# Task prompt
Transcribe, word for word and without additions, each line below from the one containing "inv | 5 | 5 |" through the one containing "XOR/XNOR: 1 / 0.17", both ends included.

# The records

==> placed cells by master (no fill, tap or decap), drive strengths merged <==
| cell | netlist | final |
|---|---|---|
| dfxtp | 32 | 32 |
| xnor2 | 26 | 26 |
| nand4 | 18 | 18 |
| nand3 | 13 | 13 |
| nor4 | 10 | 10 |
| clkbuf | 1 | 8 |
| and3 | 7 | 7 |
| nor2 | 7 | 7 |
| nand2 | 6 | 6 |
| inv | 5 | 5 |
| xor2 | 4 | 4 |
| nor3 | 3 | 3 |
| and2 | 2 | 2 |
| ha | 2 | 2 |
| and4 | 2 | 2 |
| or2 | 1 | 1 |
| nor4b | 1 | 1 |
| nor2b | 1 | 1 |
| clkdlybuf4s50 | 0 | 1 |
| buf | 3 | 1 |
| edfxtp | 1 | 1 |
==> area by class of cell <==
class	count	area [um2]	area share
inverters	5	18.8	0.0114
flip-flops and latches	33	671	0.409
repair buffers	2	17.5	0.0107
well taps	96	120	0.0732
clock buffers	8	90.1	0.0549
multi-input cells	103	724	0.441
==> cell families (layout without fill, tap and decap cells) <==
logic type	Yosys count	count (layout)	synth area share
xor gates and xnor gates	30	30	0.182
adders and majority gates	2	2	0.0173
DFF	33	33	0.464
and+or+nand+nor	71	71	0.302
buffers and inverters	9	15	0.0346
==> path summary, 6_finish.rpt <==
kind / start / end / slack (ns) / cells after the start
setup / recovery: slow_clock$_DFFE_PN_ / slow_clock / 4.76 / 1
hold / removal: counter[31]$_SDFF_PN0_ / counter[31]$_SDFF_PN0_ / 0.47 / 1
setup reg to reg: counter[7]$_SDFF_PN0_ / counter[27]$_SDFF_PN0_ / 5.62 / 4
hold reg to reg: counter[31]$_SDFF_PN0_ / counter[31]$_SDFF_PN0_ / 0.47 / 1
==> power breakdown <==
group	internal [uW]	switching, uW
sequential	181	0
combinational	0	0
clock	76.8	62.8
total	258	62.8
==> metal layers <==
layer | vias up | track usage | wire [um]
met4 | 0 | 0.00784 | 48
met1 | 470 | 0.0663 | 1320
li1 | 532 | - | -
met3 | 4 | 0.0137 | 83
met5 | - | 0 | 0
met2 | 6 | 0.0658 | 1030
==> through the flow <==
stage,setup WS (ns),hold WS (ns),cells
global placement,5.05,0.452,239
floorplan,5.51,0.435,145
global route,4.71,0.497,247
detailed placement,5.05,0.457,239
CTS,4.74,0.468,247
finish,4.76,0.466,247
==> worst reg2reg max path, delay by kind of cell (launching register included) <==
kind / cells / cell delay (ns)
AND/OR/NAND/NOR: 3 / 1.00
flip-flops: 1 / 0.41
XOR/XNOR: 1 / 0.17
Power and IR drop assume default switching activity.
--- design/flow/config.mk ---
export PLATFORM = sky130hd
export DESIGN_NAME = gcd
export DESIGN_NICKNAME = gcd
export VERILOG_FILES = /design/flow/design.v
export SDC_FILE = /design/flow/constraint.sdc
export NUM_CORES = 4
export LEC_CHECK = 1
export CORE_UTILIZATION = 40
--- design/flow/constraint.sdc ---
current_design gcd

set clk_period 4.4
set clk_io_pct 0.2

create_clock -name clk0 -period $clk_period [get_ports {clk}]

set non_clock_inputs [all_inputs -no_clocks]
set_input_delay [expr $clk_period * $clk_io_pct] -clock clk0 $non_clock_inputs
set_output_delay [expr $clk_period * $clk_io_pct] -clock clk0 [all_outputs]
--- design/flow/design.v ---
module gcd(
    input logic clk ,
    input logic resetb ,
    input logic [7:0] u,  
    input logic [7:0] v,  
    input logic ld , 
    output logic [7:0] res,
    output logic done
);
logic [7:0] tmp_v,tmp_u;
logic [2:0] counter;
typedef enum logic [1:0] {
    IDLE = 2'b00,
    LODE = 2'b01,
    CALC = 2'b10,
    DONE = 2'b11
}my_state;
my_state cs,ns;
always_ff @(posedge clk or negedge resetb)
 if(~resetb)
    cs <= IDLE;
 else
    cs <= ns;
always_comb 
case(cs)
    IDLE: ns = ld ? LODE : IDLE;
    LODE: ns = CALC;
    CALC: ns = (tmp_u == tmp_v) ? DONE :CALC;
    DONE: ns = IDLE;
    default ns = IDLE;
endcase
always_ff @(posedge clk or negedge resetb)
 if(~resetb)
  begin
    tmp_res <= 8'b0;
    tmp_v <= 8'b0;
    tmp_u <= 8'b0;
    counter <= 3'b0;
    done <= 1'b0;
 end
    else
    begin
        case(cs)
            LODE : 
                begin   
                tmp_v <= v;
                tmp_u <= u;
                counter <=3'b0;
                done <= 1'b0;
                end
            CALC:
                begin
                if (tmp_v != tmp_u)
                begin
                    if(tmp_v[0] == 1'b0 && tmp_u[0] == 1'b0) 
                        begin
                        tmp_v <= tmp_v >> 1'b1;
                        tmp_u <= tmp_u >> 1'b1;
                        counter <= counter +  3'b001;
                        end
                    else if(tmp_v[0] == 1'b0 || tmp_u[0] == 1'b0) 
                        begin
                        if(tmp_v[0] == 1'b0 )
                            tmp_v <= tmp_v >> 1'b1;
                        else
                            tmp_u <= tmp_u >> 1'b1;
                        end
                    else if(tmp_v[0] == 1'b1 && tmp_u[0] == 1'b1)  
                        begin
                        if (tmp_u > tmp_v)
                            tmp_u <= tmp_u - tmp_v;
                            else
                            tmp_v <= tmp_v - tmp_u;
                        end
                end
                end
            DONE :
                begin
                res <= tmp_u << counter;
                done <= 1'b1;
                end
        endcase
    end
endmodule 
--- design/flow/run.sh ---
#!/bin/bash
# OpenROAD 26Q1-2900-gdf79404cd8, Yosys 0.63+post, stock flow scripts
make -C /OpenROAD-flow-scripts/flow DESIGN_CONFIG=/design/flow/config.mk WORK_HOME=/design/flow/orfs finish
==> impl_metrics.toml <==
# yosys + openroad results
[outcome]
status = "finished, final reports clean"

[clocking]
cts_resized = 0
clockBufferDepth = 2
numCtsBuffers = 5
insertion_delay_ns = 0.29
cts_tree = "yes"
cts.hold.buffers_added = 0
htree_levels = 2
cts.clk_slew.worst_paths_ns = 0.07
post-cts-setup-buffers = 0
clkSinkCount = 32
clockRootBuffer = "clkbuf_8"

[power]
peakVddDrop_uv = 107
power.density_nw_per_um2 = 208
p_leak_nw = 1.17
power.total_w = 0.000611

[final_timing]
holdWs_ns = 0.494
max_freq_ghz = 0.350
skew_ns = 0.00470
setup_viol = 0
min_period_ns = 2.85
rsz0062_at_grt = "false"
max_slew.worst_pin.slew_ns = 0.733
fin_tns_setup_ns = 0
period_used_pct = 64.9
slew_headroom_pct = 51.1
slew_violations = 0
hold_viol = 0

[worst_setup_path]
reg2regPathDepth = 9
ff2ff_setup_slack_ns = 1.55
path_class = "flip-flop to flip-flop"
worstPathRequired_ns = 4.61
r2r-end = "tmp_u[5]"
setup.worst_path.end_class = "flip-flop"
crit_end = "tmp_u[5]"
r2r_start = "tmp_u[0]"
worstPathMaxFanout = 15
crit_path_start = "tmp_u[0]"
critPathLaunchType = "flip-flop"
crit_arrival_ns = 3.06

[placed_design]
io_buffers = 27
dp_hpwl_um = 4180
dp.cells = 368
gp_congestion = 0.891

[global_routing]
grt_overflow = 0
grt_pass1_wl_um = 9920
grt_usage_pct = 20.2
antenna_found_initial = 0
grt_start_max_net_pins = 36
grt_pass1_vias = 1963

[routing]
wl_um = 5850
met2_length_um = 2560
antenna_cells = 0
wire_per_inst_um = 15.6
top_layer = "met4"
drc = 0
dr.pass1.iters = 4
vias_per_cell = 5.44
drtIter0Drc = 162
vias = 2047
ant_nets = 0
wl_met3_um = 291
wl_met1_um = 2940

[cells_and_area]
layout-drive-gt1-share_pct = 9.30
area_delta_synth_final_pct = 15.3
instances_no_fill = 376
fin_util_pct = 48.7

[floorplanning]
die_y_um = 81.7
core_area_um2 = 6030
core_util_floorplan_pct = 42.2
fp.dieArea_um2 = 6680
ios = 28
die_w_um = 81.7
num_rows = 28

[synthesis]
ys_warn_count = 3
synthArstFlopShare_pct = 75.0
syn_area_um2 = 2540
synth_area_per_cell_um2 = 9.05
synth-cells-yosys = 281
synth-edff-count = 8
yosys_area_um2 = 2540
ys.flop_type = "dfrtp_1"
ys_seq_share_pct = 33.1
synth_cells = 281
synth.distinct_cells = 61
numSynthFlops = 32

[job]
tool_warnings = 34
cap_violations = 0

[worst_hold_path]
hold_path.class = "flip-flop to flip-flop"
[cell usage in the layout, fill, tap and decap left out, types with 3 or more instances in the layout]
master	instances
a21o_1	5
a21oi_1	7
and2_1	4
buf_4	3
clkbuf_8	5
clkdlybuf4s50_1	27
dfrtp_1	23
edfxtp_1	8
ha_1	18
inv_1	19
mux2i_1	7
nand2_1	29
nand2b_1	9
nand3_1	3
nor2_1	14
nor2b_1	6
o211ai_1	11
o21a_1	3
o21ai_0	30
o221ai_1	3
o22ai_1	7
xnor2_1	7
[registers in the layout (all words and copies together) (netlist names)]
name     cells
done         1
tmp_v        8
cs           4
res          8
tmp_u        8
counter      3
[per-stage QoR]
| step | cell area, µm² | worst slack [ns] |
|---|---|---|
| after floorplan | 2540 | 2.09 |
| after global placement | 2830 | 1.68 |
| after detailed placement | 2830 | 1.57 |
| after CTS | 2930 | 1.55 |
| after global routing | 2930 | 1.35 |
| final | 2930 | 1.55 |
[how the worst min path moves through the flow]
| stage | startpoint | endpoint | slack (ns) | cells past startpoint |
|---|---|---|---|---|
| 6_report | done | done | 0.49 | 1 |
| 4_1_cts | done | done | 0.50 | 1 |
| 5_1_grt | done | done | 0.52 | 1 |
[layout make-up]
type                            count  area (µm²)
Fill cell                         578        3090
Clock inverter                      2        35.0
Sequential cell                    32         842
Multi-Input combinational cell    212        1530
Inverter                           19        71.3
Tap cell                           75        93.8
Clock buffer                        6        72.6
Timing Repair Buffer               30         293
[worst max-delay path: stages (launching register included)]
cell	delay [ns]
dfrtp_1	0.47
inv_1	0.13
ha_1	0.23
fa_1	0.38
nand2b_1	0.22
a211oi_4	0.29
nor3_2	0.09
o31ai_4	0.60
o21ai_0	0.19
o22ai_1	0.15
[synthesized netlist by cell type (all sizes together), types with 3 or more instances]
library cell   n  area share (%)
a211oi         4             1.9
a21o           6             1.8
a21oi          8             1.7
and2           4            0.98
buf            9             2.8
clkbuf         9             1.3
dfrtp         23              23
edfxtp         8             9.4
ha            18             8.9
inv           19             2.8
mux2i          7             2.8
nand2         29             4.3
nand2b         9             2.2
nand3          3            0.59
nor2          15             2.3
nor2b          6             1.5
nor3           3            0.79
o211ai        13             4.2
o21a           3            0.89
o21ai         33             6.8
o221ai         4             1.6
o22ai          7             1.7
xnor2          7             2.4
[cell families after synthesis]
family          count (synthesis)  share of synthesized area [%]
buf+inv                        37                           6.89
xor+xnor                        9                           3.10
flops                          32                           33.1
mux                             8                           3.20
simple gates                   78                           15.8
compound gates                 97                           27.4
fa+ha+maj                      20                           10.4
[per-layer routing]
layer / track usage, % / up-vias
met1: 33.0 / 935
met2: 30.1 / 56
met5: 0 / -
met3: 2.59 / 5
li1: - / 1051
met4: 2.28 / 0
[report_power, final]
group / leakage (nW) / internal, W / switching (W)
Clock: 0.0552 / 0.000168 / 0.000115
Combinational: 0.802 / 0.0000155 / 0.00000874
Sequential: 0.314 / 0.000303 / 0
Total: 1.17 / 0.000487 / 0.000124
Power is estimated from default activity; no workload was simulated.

# Exercise result
| inv | 5 | 5 |
| xor2 | 4 | 4 |
| nor3 | 3 | 3 |
| and2 | 2 | 2 |
| ha | 2 | 2 |
| and4 | 2 | 2 |
| or2 | 1 | 1 |
| nor4b | 1 | 1 |
| nor2b | 1 | 1 |
| clkdlybuf4s50 | 0 | 1 |
| buf | 3 | 1 |
| edfxtp | 1 | 1 |
==> area by class of cell <==
class	count	area [um2]	area share
inverters	5	18.8	0.0114
flip-flops and latches	33	671	0.409
repair buffers	2	17.5	0.0107
well taps	96	120	0.0732
clock buffers	8	90.1	0.0549
multi-input cells	103	724	0.441
==> cell families (layout without fill, tap and decap cells) <==
logic type	Yosys count	count (layout)	synth area share
xor gates and xnor gates	30	30	0.182
adders and majority gates	2	2	0.0173
DFF	33	33	0.464
and+or+nand+nor	71	71	0.302
buffers and inverters	9	15	0.0346
==> path summary, 6_finish.rpt <==
kind / start / end / slack (ns) / cells after the start
setup / recovery: slow_clock$_DFFE_PN_ / slow_clock / 4.76 / 1
hold / removal: counter[31]$_SDFF_PN0_ / counter[31]$_SDFF_PN0_ / 0.47 / 1
setup reg to reg: counter[7]$_SDFF_PN0_ / counter[27]$_SDFF_PN0_ / 5.62 / 4
hold reg to reg: counter[31]$_SDFF_PN0_ / counter[31]$_SDFF_PN0_ / 0.47 / 1
==> power breakdown <==
group	internal [uW]	switching, uW
sequential	181	0
combinational	0	0
clock	76.8	62.8
total	258	62.8
==> metal layers <==
layer | vias up | track usage | wire [um]
met4 | 0 | 0.00784 | 48
met1 | 470 | 0.0663 | 1320
li1 | 532 | - | -
met3 | 4 | 0.0137 | 83
met5 | - | 0 | 0
met2 | 6 | 0.0658 | 1030
==> through the flow <==
stage,setup WS (ns),hold WS (ns),cells
global placement,5.05,0.452,239
floorplan,5.51,0.435,145
global route,4.71,0.497,247
detailed placement,5.05,0.457,239
CTS,4.74,0.468,247
finish,4.76,0.466,247
==> worst reg2reg max path, delay by kind of cell (launching register included) <==
kind / cells / cell delay (ns)
AND/OR/NAND/NOR: 3 / 1.00
flip-flops: 1 / 0.41
XOR/XNOR: 1 / 0.17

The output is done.